Stored items from a collection
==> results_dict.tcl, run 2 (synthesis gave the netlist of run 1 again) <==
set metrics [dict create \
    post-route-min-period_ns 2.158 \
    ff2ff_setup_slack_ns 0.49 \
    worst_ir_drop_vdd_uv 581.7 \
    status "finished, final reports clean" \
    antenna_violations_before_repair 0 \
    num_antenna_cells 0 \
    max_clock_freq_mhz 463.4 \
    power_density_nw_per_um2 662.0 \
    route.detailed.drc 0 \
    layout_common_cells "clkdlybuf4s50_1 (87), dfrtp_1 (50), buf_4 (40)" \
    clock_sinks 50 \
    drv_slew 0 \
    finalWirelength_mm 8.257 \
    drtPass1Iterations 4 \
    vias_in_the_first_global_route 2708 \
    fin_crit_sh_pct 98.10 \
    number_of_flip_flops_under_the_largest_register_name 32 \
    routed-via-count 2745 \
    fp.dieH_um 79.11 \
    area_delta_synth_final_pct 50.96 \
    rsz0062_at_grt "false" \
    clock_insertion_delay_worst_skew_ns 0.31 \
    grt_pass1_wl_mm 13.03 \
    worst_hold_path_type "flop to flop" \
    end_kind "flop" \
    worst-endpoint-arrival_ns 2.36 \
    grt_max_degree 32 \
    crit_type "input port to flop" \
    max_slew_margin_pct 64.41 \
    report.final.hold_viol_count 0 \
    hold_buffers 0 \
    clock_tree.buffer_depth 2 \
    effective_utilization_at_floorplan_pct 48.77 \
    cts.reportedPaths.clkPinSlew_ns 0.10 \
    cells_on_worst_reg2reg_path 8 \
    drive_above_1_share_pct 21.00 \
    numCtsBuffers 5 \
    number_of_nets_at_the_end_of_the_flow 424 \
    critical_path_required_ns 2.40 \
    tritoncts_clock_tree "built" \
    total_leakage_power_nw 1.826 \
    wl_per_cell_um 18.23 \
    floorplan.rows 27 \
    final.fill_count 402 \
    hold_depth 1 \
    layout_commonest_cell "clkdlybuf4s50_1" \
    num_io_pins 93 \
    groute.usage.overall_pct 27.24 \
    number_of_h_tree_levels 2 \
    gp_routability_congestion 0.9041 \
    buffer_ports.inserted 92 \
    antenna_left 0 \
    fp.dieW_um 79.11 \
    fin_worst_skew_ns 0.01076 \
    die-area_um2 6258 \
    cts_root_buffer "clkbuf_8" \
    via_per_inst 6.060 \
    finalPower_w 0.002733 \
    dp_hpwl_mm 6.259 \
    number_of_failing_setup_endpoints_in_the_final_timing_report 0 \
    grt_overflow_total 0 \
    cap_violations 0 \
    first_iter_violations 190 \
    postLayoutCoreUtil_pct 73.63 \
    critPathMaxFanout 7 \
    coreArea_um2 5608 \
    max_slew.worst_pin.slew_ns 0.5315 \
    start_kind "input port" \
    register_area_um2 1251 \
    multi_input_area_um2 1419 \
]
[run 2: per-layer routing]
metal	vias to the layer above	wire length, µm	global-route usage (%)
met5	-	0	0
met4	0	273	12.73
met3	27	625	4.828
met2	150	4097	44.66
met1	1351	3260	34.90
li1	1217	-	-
## config.mk

```make
export PLATFORM = sky130hd
export DESIGN_NAME = seg_scan_driver
export DESIGN_NICKNAME = d
export VERILOG_FILES = /design/src/rtl/seg_pkg.sv /design/src/rtl/seg_scan_timer.sv /design/src/rtl/seg_scan_driver.sv
export SDC_FILE = /design/constraint.sdc
export NUM_CORES = 1
export LEC_CHECK = 0
export ABC_AREA = 1
export CAP_MARGIN = 40
export CORE_MARGIN = 2
export CORE_UTILIZATION = 53
export DETAILED_ROUTE_END_ITERATION = 10
export PLACE_DENSITY = 0.77
export SYNTH_ARGS = -nofsm -noshare
export SYNTH_HDL_FRONTEND = slang
export SYNTH_SLANG_ARGS = --single-unit
```

## constraint.sdc

```tcl
create_clock -name clk -period 2.69 [get_ports clk]
set_clock_uncertainty 0.05 [all_clocks]
set_input_delay 0.4035 -clock clk [delete_from_list [all_inputs] [get_ports clk]]
set_output_delay 0.4035 -clock clk [all_outputs]
set_load 0.02 [all_outputs]
```

## src/rtl/seg_pkg.sv

```systemverilog
// Shared 7-segment glyph constants and the code-to-glyph lookup.
// Bit order is {a,b,c,d,e,f,g,dp} and the glyphs are active-high.
package seg_pkg;

  localparam logic [7:0] SEG_0     = 8'hFC;
  localparam logic [7:0] SEG_1     = 8'h60;
  localparam logic [7:0] SEG_2     = 8'hDA;
  localparam logic [7:0] SEG_3     = 8'hF2;
  localparam logic [7:0] SEG_4     = 8'h66;
  localparam logic [7:0] SEG_5     = 8'hB6;
  localparam logic [7:0] SEG_6     = 8'hBE;
  localparam logic [7:0] SEG_7     = 8'hE0;
  localparam logic [7:0] SEG_8     = 8'hFE;
  localparam logic [7:0] SEG_9     = 8'hF6;
  localparam logic [7:0] SEG_BLANK = 8'h00;
  localparam logic [7:0] SEG_B     = 8'h3E;
  localparam logic [7:0] SEG_C     = 8'h9C;
  localparam logic [7:0] SEG_D     = 8'h7A;
  localparam logic [7:0] SEG_E     = 8'h9E;
  localparam logic [7:0] SEG_F     = 8'h8E;

  // Code 0xA is reserved as an explicit blank digit.
  function automatic logic [7:0] seg_glyph(input logic [3:0] code);
    case (code)
      4'h0:    return SEG_0;
      4'h1:    return SEG_1;
      4'h2:    return SEG_2;
      4'h3:    return SEG_3;
      4'h4:    return SEG_4;
      4'h5:    return SEG_5;
      4'h6:    return SEG_6;
      4'h7:    return SEG_7;
      4'h8:    return SEG_8;
      4'h9:    return SEG_9;
      4'hA:    return SEG_BLANK;
      4'hB:    return SEG_B;
      4'hC:    return SEG_C;
      4'hD:    return SEG_D;
      4'hE:    return SEG_E;
      default: return SEG_F;
    endcase
  endfunction

endpackage

```

## src/rtl/seg_scan_timer.sv

```systemverilog
// Slot prescaler and digit index counter for the scan driver.
// Also decodes the slot's active window and the frame boundary events.
module seg_scan_timer
  import seg_pkg::*;
#(
  parameter int unsigned N_DIGITS   = 6,
  parameter int unsigned SCAN_DIV   = 1000,
  parameter int unsigned GAP_CYCLES = 2,
  localparam int unsigned IDX_W     = (N_DIGITS > 1) ? $clog2(N_DIGITS) : 1
) (
  input  logic             clk,
  input  logic             rst,
  output logic [IDX_W-1:0] idx,
  output logic             slot_active,
  output logic             frame_end,
  output logic             slot0_start
);

  localparam int unsigned PRE_W = $clog2(SCAN_DIV);
  localparam logic [PRE_W-1:0] PRE_LAST = PRE_W'(SCAN_DIV - 1);
  localparam logic [IDX_W-1:0] IDX_LAST = IDX_W'(N_DIGITS - 1);

  logic [PRE_W-1:0] pre;

  always_ff @(posedge clk) begin
    if (rst) begin
      pre <= '0;
      idx <= '0;
    end else if (pre == PRE_LAST) begin
      pre <= '0;
      idx <= (idx == IDX_LAST) ? '0 : idx + 1'b1;
    end else begin
      pre <= pre + 1'b1;
    end
  end

  // With no gap the whole slot is lit; the cast below would wrap to zero.
  always_comb begin
    slot_active = (GAP_CYCLES == 0) || (pre < PRE_W'(SCAN_DIV - GAP_CYCLES));
    frame_end   = (pre == PRE_LAST) && (idx == IDX_LAST);
    slot0_start = (pre == '0) && (idx == '0);
  end

endmodule

```

## src/rtl/seg_scan_driver.sv

```systemverilog
// Time-multiplexed 7-segment driver: frame snapshot, leading-zero suppression,
// glyph selection and registered, polarity-adjusted outputs to the pins.
module seg_scan_driver
  import seg_pkg::*;
#(
  parameter int unsigned N_DIGITS       = 6,
  parameter int unsigned SCAN_DIV       = 1000,
  parameter int unsigned GAP_CYCLES     = 2,
  parameter int unsigned COM_ACTIVE_LOW = 1,
  parameter int unsigned SEG_ACTIVE_LOW = 0
) (
  input  logic                  clk,
  input  logic                  rst,
  input  logic [4*N_DIGITS-1:0] digits_bcd,
  input  logic [N_DIGITS-1:0]   dp_mask,
  input  logic [N_DIGITS-1:0]   blank_mask,
  input  logic                  lzs_en,
  output logic [N_DIGITS-1:0]   seg_com,
  output logic [7:0]            seg_data,
  output logic                  frame_start
);

  localparam int unsigned IDX_W = (N_DIGITS > 1) ? $clog2(N_DIGITS) : 1;

  logic [IDX_W-1:0]      idx;
  logic                  slot_active;
  logic                  frame_end;
  logic                  slot0_start;

  logic [4*N_DIGITS-1:0] snap_codes;
  logic [N_DIGITS-1:0]   snap_dp;
  logic [N_DIGITS-1:0]   snap_blank;
  logic                  snap_lzs;
  logic                  snap_valid;

  logic [N_DIGITS-1:0]   suppress;
  logic                  zero_run;
  logic [3:0]            cur_code;
  logic                  cur_dp;
  logic                  cur_blank;
  logic                  cur_sup;
  logic [N_DIGITS-1:0]   cur_onehot;
  logic [7:0]            seg_lit;
  logic [N_DIGITS-1:0]   com_next;
  logic [7:0]            seg_next;

  seg_scan_timer #(
    .N_DIGITS   (N_DIGITS),
    .SCAN_DIV   (SCAN_DIV),
    .GAP_CYCLES (GAP_CYCLES)
  ) u_timer (
    .clk         (clk),
    .rst         (rst),
    .idx         (idx),
    .slot_active (slot_active),
    .frame_end   (frame_end),
    .slot0_start (slot0_start)
  );

  // snap_valid keeps the digit enables off for the whole first frame after reset.
  always_ff @(posedge clk) begin
    if (rst) begin
      snap_codes <= '0;
      snap_dp    <= '0;
      snap_blank <= '1;
      snap_lzs   <= 1'b0;
      snap_valid <= 1'b0;
    end else if (frame_end) begin
      snap_codes <= digits_bcd;
      snap_dp    <= dp_mask;
      snap_blank <= blank_mask;
      snap_lzs   <= lzs_en;
      snap_valid <= 1'b1;
    end
  end

  // Walk from the leftmost digit down; digit 0 is never suppressed.
  always_comb begin
    suppress = '0;
    zero_run = snap_lzs;
    for (int unsigned i = N_DIGITS - 1; i >= 1; i--) begin
      if (zero_run && (snap_codes[4*i +: 4] == 4'h0)) begin
        suppress[i] = 1'b1;
      end else begin
        zero_run = 1'b0;
      end
    end
  end

  always_comb begin
    cur_code   = '0;
    cur_dp     = 1'b0;
    cur_blank  = 1'b0;
    cur_sup    = 1'b0;
    cur_onehot = '0;
    for (int unsigned i = 0; i < N_DIGITS; i++) begin
      if (idx == IDX_W'(i)) begin
        cur_code      = snap_codes[4*i +: 4];
        cur_dp        = snap_dp[i];
        cur_blank     = snap_blank[i];
        cur_sup       = suppress[i];
        cur_onehot[i] = 1'b1;
      end
    end

    if (cur_blank) begin
      seg_lit = '0;
    end else if (cur_sup) begin
      seg_lit = {7'b0, cur_dp};
    end else begin
      seg_lit = seg_glyph(cur_code) | {7'b0, cur_dp};
    end

    com_next = (slot_active && snap_valid) ? cur_onehot : '0;
    seg_next = slot_active ? seg_lit : '0;
  end

  always_ff @(posedge clk) begin
    if (rst) begin
      seg_com     <= (COM_ACTIVE_LOW != 0) ? '1 : '0;
      seg_data    <= (SEG_ACTIVE_LOW != 0) ? '1 : '0;
      frame_start <= 1'b0;
    end else begin
      seg_com     <= (COM_ACTIVE_LOW != 0) ? ~com_next : com_next;
      seg_data    <= (SEG_ACTIVE_LOW != 0) ? ~seg_next : seg_next;
      frame_start <= slot0_start;
    end
  end

endmodule
```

Directions for this task. Taking the entries above, print exactly the lines starting at the line with "dp_hpwl_mm 6.259 \" and ending at the line with "coreArea_um2 5608 \", both included.

Task response.
    dp_hpwl_mm 6.259 \
    number_of_failing_setup_endpoints_in_the_final_timing_report 0 \
    grt_overflow_total 0 \
    cap_violations 0 \
    first_iter_violations 190 \
    postLayoutCoreUtil_pct 73.63 \
    critPathMaxFanout 7 \
    coreArea_um2 5608 \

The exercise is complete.